Quorum Sensing in Virulence and Human Disease
A single bacterial cell is too small to have any significant impact on the host’s body. However, numerous bacteria manage to take down the immune system and cause disease by using quorum sensing. Once bacteria invade a human host, they continue growing and multiplying until they increase their numbers substantially. Quorum sensing helps the infectious pathogens to determine that they have attained a population that is large enough to mount a significant attack on the host. At this point, each bacterial cell exerts its virulence attack. Therefore, quorum sensing is used to regulate the pathogenicity of human disease (Bassler, 2009).

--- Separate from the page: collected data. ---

Source: an optimization exercise on an open RTL-to-GDS flow (aim: small area, a short achievable clock period and few clock cycles per item). Production flows keep margins and buffers that such runs may drop. No activity file was given, so power comes from the tool's default toggle rates.

==> flow/design.v <==
`timescale 1ns / 1ns
module simple_ALU(input i_clk,
                  input i_rst,
                  input logic  [15:0] i_memData,
                  output logic [15:0] o_memData,
                  output logic [15:0] o_memAddr,
                  output logic o_memWrEnable);
  localparam logic [2:0] S_FETCH = 3'd0,
                         S_DEC   = 3'd1,
                         S_RD1   = 3'd2,
                         S_RD2   = 3'd3,
                         S_SHX   = 3'd4;
  logic [2:0]  state;
  logic [5:0]  rs;         
  logic [5:0]  pcn;        
  logic        selRd, selRs, selPc;   
  logic [15:0] wdata;      
  logic        we;         
  logic        kv;         
  logic        first;      
  logic        stale;      
  logic [5:0]  rd;         
  logic        twoRd;      
  logic        sameRd;     
  logic [15:0] breg;       
  logic        opAdd, opDbl, opAnd, opOr, opXor, opSh;
  logic        cin;        
  logic        left;       
  logic        arith;      
  logic        isAnd;      
  wire  [5:0]  addr = ({6{selRd}} & rd) | ({6{selRs}} & rs) | ({6{selPc}} & pcn);
  assign o_memAddr     = {10'd0, addr};
  assign o_memData     = wdata;
  assign o_memWrEnable = we;
  wire [15:0] x = i_memData;
  wire [15:0] y = breg;
  wire [16:0] sum = {x, 1'b1} + {y, cin};
  wire [15:0] xin;
  wire [15:0] u;
  genvar gi;
  generate
    for (gi = 0; gi < 16; gi++) begin : g_rev
      assign xin[gi] = left ? x[15-gi] : x[gi];
      assign u[gi]   = left ? s2[15-gi] : s2[gi];
    end
  endgenerate
  wire        fill1 = arith & x[15];
  wire [18:0] s1w   = {{3{fill1}}, xin} >> y[1:0];
  wire [15:0] s1    = s1w[15:0];
  wire        fill2 = arith & wdata[15];
  wire [27:0] s2w   = {{12{fill2}}, wdata} >> {y[3:2], 2'b00};
  wire [15:0] s2    = s2w[15:0];
  wire        big   = |y[15:4];
  wire [15:0] shr   = big ? {16{fill2}} : u;
  wire        inShx = (state == S_SHX);
  wire [15:0] alu = ({16{opAdd}} & sum[16:1])
                  | ({16{opDbl}} & {x[14:0], 1'b0})
                  | ({16{opAnd}} & (x & y))
                  | ({16{opOr}}  & (x | y))
                  | ({16{opXor}} & (x ^ y))
                  | ({16{opSh & inShx}} & s1)
                  | ({16{opSh & ~inShx}} & shr);
  wire [15:0] ins   = i_memData;
  wire [2:0]  dFn   = ins[14:12];
  wire [5:0]  dRd   = ins[11:6];
  wire [5:0]  dRs   = ins[5:0];
  wire        dImm  = ins[15];
  wire        aK    = kv & (dRd == rd);
  wire        bK    = dImm | (kv & (dRs == rd));
  wire        dShift = (dFn == 3'd2) | (dFn == 3'd3) | (dFn == 3'd4);
  wire        dComm  = (dFn == 3'd0) | (dFn[2] & (dFn[1:0] != 2'd0));
  wire        dSub   = (dFn == 3'd1);
  wire        same  = ~aK & ~bK & (dRd == dRs) & ~dShift;
  wire        bOnly = aK & ~bK & dComm;
  wire        two   = ~bK & ~same & ~bOnly;      
  wire        none  = aK & bK;
  wire [15:0] bDec  = dImm ? {10'd0, dRs} : wdata;
  always_ff @(posedge i_clk) begin
    if (i_rst) begin
      state <= S_FETCH;
      selRd <= 1'b0;
      selRs <= 1'b0;
      selPc <= 1'b1;
      pcn   <= 6'd0;
      we    <= 1'b0;
      kv    <= 1'b0;
      first <= 1'b1;
      stale <= 1'b0;
    end else begin
      case (state)
        S_FETCH: begin
          we    <= ~first;
          kv    <= ~first;
          first <= 1'b0;
          {selRd, selRs, selPc} <= 3'b100;
          pcn   <= pcn + 6'd1;
          stale <= ~first & (rd == pcn);
          state <= S_DEC;
        end
        S_DEC: begin
          we    <= 1'b0;
          if (stale) begin
            stale <= 1'b0;
            kv    <= 1'b0;
          end else if (two) begin
            {selRd, selRs, selPc} <= 3'b010;
            state <= S_RD1;
          end else if (none) begin
            {selRd, selRs, selPc} <= 3'b001;
            state <= dShift ? S_SHX : S_FETCH;
          end else begin
            {selRd, selRs, selPc} <= {~bOnly, bOnly, 1'b0};
            state <= S_RD2;
          end
        end
        S_RD1: begin
          {selRd, selRs, selPc} <= 3'b100;
          state <= S_RD2;
        end
        S_RD2: begin
          {selRd, selRs, selPc} <= 3'b001;
          state <= opSh ? S_SHX : S_FETCH;
        end
        default: begin   
          state <= S_FETCH;
        end
      endcase
    end
  end
  always_ff @(posedge i_clk) wdata <= alu;
  always_ff @(posedge i_clk) begin
    case (state)
      S_DEC: begin
        if (!stale) begin
          rd     <= dRd;
          rs     <= dRs;
          twoRd  <= two;
          sameRd <= same;
          breg   <= bDec ^ {16{dSub}};
          cin    <= dSub;
          opAdd  <= (dFn[2:1] == 2'd0);
          opDbl  <= 1'b0;
          opAnd  <= (dFn == 3'd5);
          opOr   <= (dFn == 3'd6);
          opXor  <= (dFn == 3'd7);
          opSh   <= dShift;
          left   <= (dFn == 3'd4);
          arith  <= (dFn == 3'd2);
          isAnd  <= (dFn == 3'd5);
        end
      end
      S_RD2: begin
        if (twoRd) breg <= i_memData ^ {16{cin}};
        if (sameRd) begin
          opAdd <= 1'b0;
          opDbl <= opAdd & ~cin;
          opAnd <= cin | opAnd | opXor;
          opXor <= 1'b0;
          cin   <= 1'b0;
          breg  <= isAnd ? 16'hFFFF : 16'd0;
        end
      end
      default: ;
    endcase
  end
endmodule
Settings: LEC_CHECK=0, ABC_AREA=1, CAP_MARGIN=20, CORE_MARGIN=2, CORE_UTILIZATION=40, CTS_BUF_LIST=sky130_fd_sc_hd__clkbuf_8, SLEW_MARGIN=20; clock period 9.0 ns.
standard.sh (not shown) runs the stock make flow with config.mk's settings and CLKGATE_MAP_FILE= SYNTH_SCRIPT=/design/flow/synth_recipe.tcl, a recipe that flattens the netlist after the stock synthesis.
==> flow/flow/run.sh <==
#!/bin/bash
# Standard layout, with plain buffers (not delay cells) on the ports and the
# timing repair aiming at 5.5 ns of setup slack.
# Full make output goes to standard.log here; ORFS keeps each step's log
# under orfs/logs/.
set -euo pipefail
bash standard.sh "BUFFER_PORTS_ARGS=-buffer_cell sky130_fd_sc_hd__buf_2" SETUP_SLACK_MARGIN=5.5 finish > standard.log 2>&1
Rerun with:
--- a/flow/design.v
+++ b/flow/design.v
@@ -10,15 +10,14 @@
                          S_RD1   = 3'd2,
                          S_RD2   = 3'd3,
                          S_SHX   = 3'd4;
   logic [2:0]  state;
-  logic [5:0]  rs;         
-  logic [5:0]  pcn;        
-  logic        selRd, selRs, selPc;   
+  logic [5:0]  addr;       
   logic [15:0] wdata;      
   logic        we;         
   logic        kv;         
   logic        first;      
+  logic [5:0]  pc;         
   logic        stale;      
   logic [5:0]  rd;         
   logic        twoRd;      
   logic        sameRd;     
@@ -27,9 +26,8 @@
   logic        cin;        
   logic        left;       
   logic        arith;      
   logic        isAnd;      
-  wire  [5:0]  addr = ({6{selRd}} & rd) | ({6{selRs}} & rs) | ({6{selPc}} & pcn);
   assign o_memAddr     = {10'd0, addr};
   assign o_memData     = wdata;
   assign o_memWrEnable = we;
   wire [15:0] x = i_memData;
@@ -64,77 +62,74 @@
   wire [2:0]  dFn   = ins[14:12];
   wire [5:0]  dRd   = ins[11:6];
   wire [5:0]  dRs   = ins[5:0];
   wire        dImm  = ins[15];
-  wire        aK    = kv & (dRd == rd);
-  wire        bK    = dImm | (kv & (dRs == rd));
+  wire        aK    = kv & (dRd == addr);
+  wire        bK    = dImm | (kv & (dRs == addr));
   wire        dShift = (dFn == 3'd2) | (dFn == 3'd3) | (dFn == 3'd4);
   wire        dComm  = (dFn == 3'd0) | (dFn[2] & (dFn[1:0] != 2'd0));
   wire        dSub   = (dFn == 3'd1);
   wire        same  = ~aK & ~bK & (dRd == dRs) & ~dShift;
   wire        bOnly = aK & ~bK & dComm;
   wire        two   = ~bK & ~same & ~bOnly;      
   wire        none  = aK & bK;
+  wire [5:0]  pcNext = pc + 6'd1;
   wire [15:0] bDec  = dImm ? {10'd0, dRs} : wdata;
   always_ff @(posedge i_clk) begin
     if (i_rst) begin
       state <= S_FETCH;
-      selRd <= 1'b0;
-      selRs <= 1'b0;
-      selPc <= 1'b1;
-      pcn   <= 6'd0;
+      addr  <= 6'd0;
       we    <= 1'b0;
       kv    <= 1'b0;
       first <= 1'b1;
+      pc    <= 6'd0;
       stale <= 1'b0;
     end else begin
       case (state)
         S_FETCH: begin
           we    <= ~first;
           kv    <= ~first;
           first <= 1'b0;
-          {selRd, selRs, selPc} <= 3'b100;
-          pcn   <= pcn + 6'd1;
-          stale <= ~first & (rd == pcn);
+          addr  <= rd;
+          pc    <= addr;
+          stale <= ~first & (rd == addr);
           state <= S_DEC;
         end
         S_DEC: begin
           we    <= 1'b0;
           if (stale) begin
             stale <= 1'b0;
-            kv    <= 1'b0;
           end else if (two) begin
-            {selRd, selRs, selPc} <= 3'b010;
+            addr  <= dRs;
             state <= S_RD1;
           end else if (none) begin
-            {selRd, selRs, selPc} <= 3'b001;
+            addr  <= pcNext;
             state <= dShift ? S_SHX : S_FETCH;
           end else begin
-            {selRd, selRs, selPc} <= {~bOnly, bOnly, 1'b0};
+            addr  <= bOnly ? dRs : dRd;
             state <= S_RD2;
           end
         end
         S_RD1: begin
-          {selRd, selRs, selPc} <= 3'b100;
+          addr  <= rd;
           state <= S_RD2;
         end
         S_RD2: begin
-          {selRd, selRs, selPc} <= 3'b001;
+          addr  <= pcNext;
           state <= opSh ? S_SHX : S_FETCH;
         end
         default: begin   
           state <= S_FETCH;
         end
       endcase
     end
   end
-  always_ff @(posedge i_clk) wdata <= alu;
   always_ff @(posedge i_clk) begin
     case (state)
+      S_FETCH, S_SHX: wdata <= alu;
       S_DEC: begin
         if (!stale) begin
           rd     <= dRd;
-          rs     <= dRs;
           twoRd  <= two;
           sameRd <= same;
           breg   <= bDec ^ {16{dSub}};
           cin    <= dSub;
Outcome: The new run ran to the end with no violations. Die area rose by a few percent. Global-route usage fell by 1.5 points. Total power fell by a few percent. Non-clock buffer count rose by 1. Final cell count rose by a few percent.
Function was not checked in any run of this note: the RTL went through the layout flow alone.

-- port drivers added, routing unchanged --
Ports are ideal in the flow. The routed layouts listed here were re-timed in OpenROAD.
Step 1 assumes that a clkbuf_16 drives the clock port and a buf_2 every other input.
Step 2 moves the port delays by t, midway between the first and last clock arrival at a register: inputs arrive t later, outputs are due t later. That takes back most of the time a late clock gives input paths.
Three values: no drivers, after step 1, after step 2; two values: the first two.
run	t (ns)	setup slack, ns	slew at the worst register clock pin (ns)	cell pins on the clock port's net
the first run	0.421	5.604 / 5.623 / 5.201	0.09 / 0.09	1
the second run	0.414	5.616 / 5.636 / 5.222	0.10 / 0.10	1
After both steps setup and hold are still met in every run listed. For the first run, which loses most, drivers alone change the setup slack by +0.019 ns; drivers and shift together by -0.403 ns.
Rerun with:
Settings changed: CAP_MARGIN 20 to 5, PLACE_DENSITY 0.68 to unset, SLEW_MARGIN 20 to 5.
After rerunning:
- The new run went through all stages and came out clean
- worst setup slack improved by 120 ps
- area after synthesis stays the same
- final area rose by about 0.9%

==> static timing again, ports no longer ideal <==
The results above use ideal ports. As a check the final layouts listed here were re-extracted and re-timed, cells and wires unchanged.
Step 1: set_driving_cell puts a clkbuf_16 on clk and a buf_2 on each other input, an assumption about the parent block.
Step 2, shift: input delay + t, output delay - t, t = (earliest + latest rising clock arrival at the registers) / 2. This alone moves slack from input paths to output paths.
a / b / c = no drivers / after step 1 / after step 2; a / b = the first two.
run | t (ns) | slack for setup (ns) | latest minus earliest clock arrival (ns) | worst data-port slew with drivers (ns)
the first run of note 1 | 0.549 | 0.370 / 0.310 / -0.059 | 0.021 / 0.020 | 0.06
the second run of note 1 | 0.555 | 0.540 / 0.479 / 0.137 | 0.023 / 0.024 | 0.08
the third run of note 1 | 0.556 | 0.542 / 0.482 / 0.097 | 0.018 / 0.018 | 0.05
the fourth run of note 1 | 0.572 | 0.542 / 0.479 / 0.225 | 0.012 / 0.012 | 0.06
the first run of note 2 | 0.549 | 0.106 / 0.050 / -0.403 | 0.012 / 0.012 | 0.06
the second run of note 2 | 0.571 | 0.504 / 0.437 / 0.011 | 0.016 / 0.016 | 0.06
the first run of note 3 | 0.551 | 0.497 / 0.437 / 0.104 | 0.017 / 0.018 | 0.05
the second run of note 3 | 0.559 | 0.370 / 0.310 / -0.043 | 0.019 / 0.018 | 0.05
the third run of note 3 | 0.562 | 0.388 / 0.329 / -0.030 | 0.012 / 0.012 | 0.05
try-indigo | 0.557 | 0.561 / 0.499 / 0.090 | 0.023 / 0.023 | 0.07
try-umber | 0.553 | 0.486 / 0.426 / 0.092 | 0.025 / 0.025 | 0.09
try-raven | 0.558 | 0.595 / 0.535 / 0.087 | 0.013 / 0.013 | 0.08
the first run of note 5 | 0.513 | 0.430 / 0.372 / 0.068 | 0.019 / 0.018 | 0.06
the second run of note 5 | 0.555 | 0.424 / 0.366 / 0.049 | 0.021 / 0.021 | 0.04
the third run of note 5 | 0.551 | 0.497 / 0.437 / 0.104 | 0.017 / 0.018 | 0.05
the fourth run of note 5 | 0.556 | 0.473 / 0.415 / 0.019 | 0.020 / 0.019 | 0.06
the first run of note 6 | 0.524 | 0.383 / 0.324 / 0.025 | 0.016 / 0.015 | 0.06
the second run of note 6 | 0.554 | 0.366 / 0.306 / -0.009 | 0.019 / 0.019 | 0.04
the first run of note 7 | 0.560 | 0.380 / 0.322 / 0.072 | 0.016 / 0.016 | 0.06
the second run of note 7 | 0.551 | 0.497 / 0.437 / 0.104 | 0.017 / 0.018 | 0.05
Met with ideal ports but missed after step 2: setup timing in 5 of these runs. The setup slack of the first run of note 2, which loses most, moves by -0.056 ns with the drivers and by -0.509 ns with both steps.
This is an optimization exercise on Yosys and OpenROAD, whose aim is small area, a short achievable clock period and few clock cycles per item, not a production implementation. Power and IR drop assume default switching activity.

==> module bnn_layer0, before the edit <==
module bnn_layer0 (
    input  wire        clk,
    input  wire        reset_n,
    input  wire        i_run,
    output wire        o_idle,
    output wire        o_done,
    output wire [6:0]  addr_input,
    output wire        ce_input,
    input  wire [27:0] q_input,
    output wire [1:0]  addr_weight,
    output wire        ce_weight,
    input  wire [26:0] q_weight,
    output wire [6:0]  addr_output,
    output wire        we_output,
    output wire [25:0] d_output
);
localparam LAT = 2;               
localparam END = 88 + LAT;        
reg        busy;
reg  [6:0] cnt;                   
reg  [1:0] m3;                    
reg        ce_in;
reg  [6:0] a_in;
reg  [1:0] rch;
reg        we;
reg  [6:0] a_out;
reg  [1:0] och;
reg        done;
wire start = i_run & ~busy;
always @(posedge clk or negedge reset_n) begin
    if (!reset_n) begin
        busy  <= 1'b0;
        cnt   <= 7'd0;
        m3    <= 2'd0;
        ce_in <= 1'b0;
        we    <= 1'b0;
        done  <= 1'b0;
    end else begin
        done <= busy && (cnt == END);
        if (start) begin
            busy <= 1'b1;
            cnt  <= 7'd1;
            m3   <= 2'd1;
        end else if (busy) begin
            cnt <= cnt + 7'd1;
            m3  <= (m3 == 2'd2) ? 2'd0 : m3 + 2'd1;
            if (cnt == END) busy <= 1'b0;
        end
        ce_in <= start | (busy && (cnt <= 7'd83));
        we <= busy && (cnt >= 10 + LAT) && (cnt <= 87 + LAT);
    end
end
wire nidle;
bnn_idle u_idle (
    .clk     (clk),
    .reset_n (reset_n),
    .d       (busy ? (cnt != END) : i_run),
    .q       (nidle)
);
always @(posedge clk) begin
    if (start) begin
        a_in <= 7'd0;
        rch  <= 2'd0;
    end else if (ce_in) begin
        if (rch == 2'd2) begin
            rch  <= 2'd0;
            a_in <= a_in - 7'd55;
        end else begin
            rch  <= rch + 2'd1;
            a_in <= a_in + 7'd28;
        end
    end
    if (start) begin
        a_out <= 7'd0;
        och   <= 2'd0;
    end else if (we) begin
        if (och == 2'd2) begin
            och   <= 2'd0;
            a_out <= a_out - 7'd51;
        end else begin
            och   <= och + 2'd1;
            a_out <= a_out + 7'd26;
        end
    end
end
assign o_idle      = ~nidle;
assign o_done      = done;
assign addr_input  = a_in;
assign ce_input    = ce_in;
assign addr_weight = m3;
assign ce_weight   = busy;
assign addr_output = a_out;
assign we_output   = we;
reg [27:0] qd1, qd2;              
always @(posedge clk) begin
    qd1 <= q_input;
    qd2 <= qd1;
end
reg [27:0] win [0:8];
wire ld = busy && (m3 == 2'd1);   
always @(posedge clk) begin
    if (ld) begin
        win[0] <= win[1]; win[1] <= win[2]; win[2] <= qd2;
        win[3] <= win[4]; win[4] <= win[5]; win[5] <= qd1;
        win[6] <= win[7]; win[7] <= win[8]; win[8] <= q_input;
    end
end
reg [26:0] w_reg;                 
always @(posedge clk) w_reg <= q_weight;
wire [25:0] res;
genvar h, s;
generate
    for (h = 0; h < 2; h = h + 1) begin : g_half
        wire [134:0] ws;
        for (s = 0; s < 9; s = s + 1) begin : g_s
            assign ws[s*15 +: 15] = win[s][27 - 13*h -: 15];
        end
        bnn_half u_half (
            .clk      (clk),
            .ws       (ws),
            .w_reg    (w_reg),
            .res      (res[25 - 13*h -: 13])
        );
    end
endgenerate
reg [25:0] d_out;
always @(posedge clk) d_out <= res;
assign d_output = d_out;
endmodule
What follows belongs to an exercise in optimizing a design on an open flow for small area, a short achievable clock period and few clock cycles; a production flow would make more cautious choices.
Where RTL was checked, it was by simulation tests only, not by an equivalence proof against the original.

// seq_gcd
module seq_gcd (
        clk,
        rst_n,
        load_i,
        a_i,
        b_i,
        gcd_o,
        done_o
);
        input wire clk;
        input wire rst_n;
        input wire load_i;
        input wire [31:0] a_i;
        input wire [31:0] b_i;
        output wire [31:0] gcd_o;
        output reg done_o;
        reg [32:0] x;
        reg [31:0] y;
        reg [4:0] k;
        reg busy, rs, h;
        wire [32:0] x1, x2;
        wire [31:0] y1, y2;
        wire h1, h2, ki1, ki2, fin1, fin2, xnz1, ynz1, xnz2, ynz2;
        seq_gcd_step #(.W(0)) st1 (
                .x(x), .y(y), .h(h), .xnz(|x), .ynz(|y),
                .xn(x1), .yn(y1), .hn(h1), .kinc(ki1), .fin(fin1),
                .xnz_n(xnz1), .ynz_n(ynz1));
        seq_gcd_step #(.W(0)) st2 (
                .x(x1), .y(y1), .h(h1), .xnz(xnz1), .ynz(ynz1),
                .xn(x2), .yn(y2), .hn(h2), .kinc(ki2), .fin(fin2),
                .xnz_n(xnz2), .ynz_n(ynz2));
        wire fin = fin1 | fin2;
        wire kz = (k == 5'd0);
        always @(posedge clk) begin
                if (~busy) begin
                        x <= {1'b0, a_i};
                        y <= b_i;
                        k <= 5'd0;
                        rs <= 1'b0;
                        h <= 1'b0;
                end else if (rs) begin
                        x <= x2;
                        y <= {y[30:0], 1'b0};
                        k <= k - 5'd1;
                end else begin
                        x <= x2;
                        y <= y2;
                        h <= h2;
                        k <= k + {4'd0, ki1} + {4'd0, ki2};
                        if (fin & ~kz)
                                rs <= 1'b1;
                end
        end
        always @(posedge clk or negedge rst_n) begin
  ...
Size in the first run: roughly 1900 cells after synthesis, about 74 flip-flops, roughly 100 I/O pins, ~11000 µm² of cells after synthesis.
==> module seq_gcd, before the edit <==
module seq_gcd (
        clk,
        rst_n,
        load_i,
        a_i,
        b_i,
        gcd_o,
        done_o
);
        input wire clk;
        input wire rst_n;
        input wire load_i;
        input wire [31:0] a_i;
        input wire [31:0] b_i;
        output wire [31:0] gcd_o;
        output reg done_o;
        reg [32:0] x;
        reg [31:0] y;
        reg [4:0] k;
        reg busy, rs, h;
        wire [32:0] x1, x2;
        wire [31:0] y1, y2;
        wire h1, h2, ki1, ki2, fin1, fin2, xnz1, ynz1, xnz2, ynz2;
        seq_gcd_step #(.W(0)) st1 (
                .x(x), .y(y), .h(h), .xnz(|x), .ynz(|y),
                .xn(x1), .yn(y1), .hn(h1), .kinc(ki1), .fin(fin1),
                .xnz_n(xnz1), .ynz_n(ynz1));
        seq_gcd_step #(.W(0)) st2 (
                .x(x1), .y(y1), .h(h1), .xnz(xnz1), .ynz(ynz1),
                .xn(x2), .yn(y2), .hn(h2), .kinc(ki2), .fin(fin2),
                .xnz_n(xnz2), .ynz_n(ynz2));
        wire fin = fin1 | fin2;
        wire kz = (k == 5'd0);
        always @(posedge clk) begin
                if (~busy) begin
                        x <= {1'b0, a_i};
                        y <= b_i;
                        k <= 5'd0;
                        rs <= 1'b0;
                        h <= 1'b0;
                end else if (rs) begin
                        x <= x2;
                        y <= {y[30:0], 1'b0};
                        k <= k - 5'd1;
                end else begin
                        x <= x2;
                        y <= y2;
                        h <= h2;
                        k <= k + {4'd0, ki1} + {4'd0, ki2};
                        if (fin & ~kz)
                                rs <= 1'b1;
                end
        end
        always @(posedge clk or negedge rst_n) begin
                if (~rst_n) begin
                        busy <= 1'b0;
                        done_o <= 1'b0;
                end else begin
                        busy <= load_i | (busy & ~done_o);
                        done_o <= busy & ~done_o & (rs ? (k == 5'd1) : (fin & kz));
                end
        end
        assign gcd_o = y;
endmodule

Next Generation of Antibiotics and Their Mechanisms
According to Dr. Bassler’s investigations on quorum sensing, the next-generation antibiotics may be chemical substances that target the disruption of quorum sensing in bacteria. Conventional antibiotics kill bacteria by destroying their cell membranes or interfering with replication. However, these new forms of antibiotics can block quorum sensing and prevent bacteria from communicating. As a result, it will be impossible to count and launch virulent attacks on their hosts. The antibiotics would be molecules resembling bacteria quorum sensing molecules. These molecules would bind bacterial receptors and prevent the recognition of the real signaling molecules.
Conclusion
Communication is a vital process in all living organisms. Quorum sensing allows bacteria to communicate with each other to perform specific activities, which may be beneficial or harmful. Investigations about promoting or preventing bacterial communications can help to enhance beneficial processes that arise from quorum sensing and destroy deleterious communications such as virulence in human diseases.
References
Almståhl, A., Wikström, M., & Fagerberg-Mohlin, B. (2015). Microflora in oral ecosystems and salivary secretion rates–a 3-year follow-up after the radiation therapy to the head and neck region. Archives of Oral Biology, 60(9), 1187-1195.
Bassler, B. (2009). How bacteria “talk”. Web.
Flemming, H. C., Wingender, J., Szewzyk, U., Steinberg, P., Rice, S. A., & Kjelleberg, S. (2016). Biofilms: An emergent form of bacterial life. Nature Reviews Microbiology, 14(9), 563-575.
What is quorum sensing? (n.d.). Web.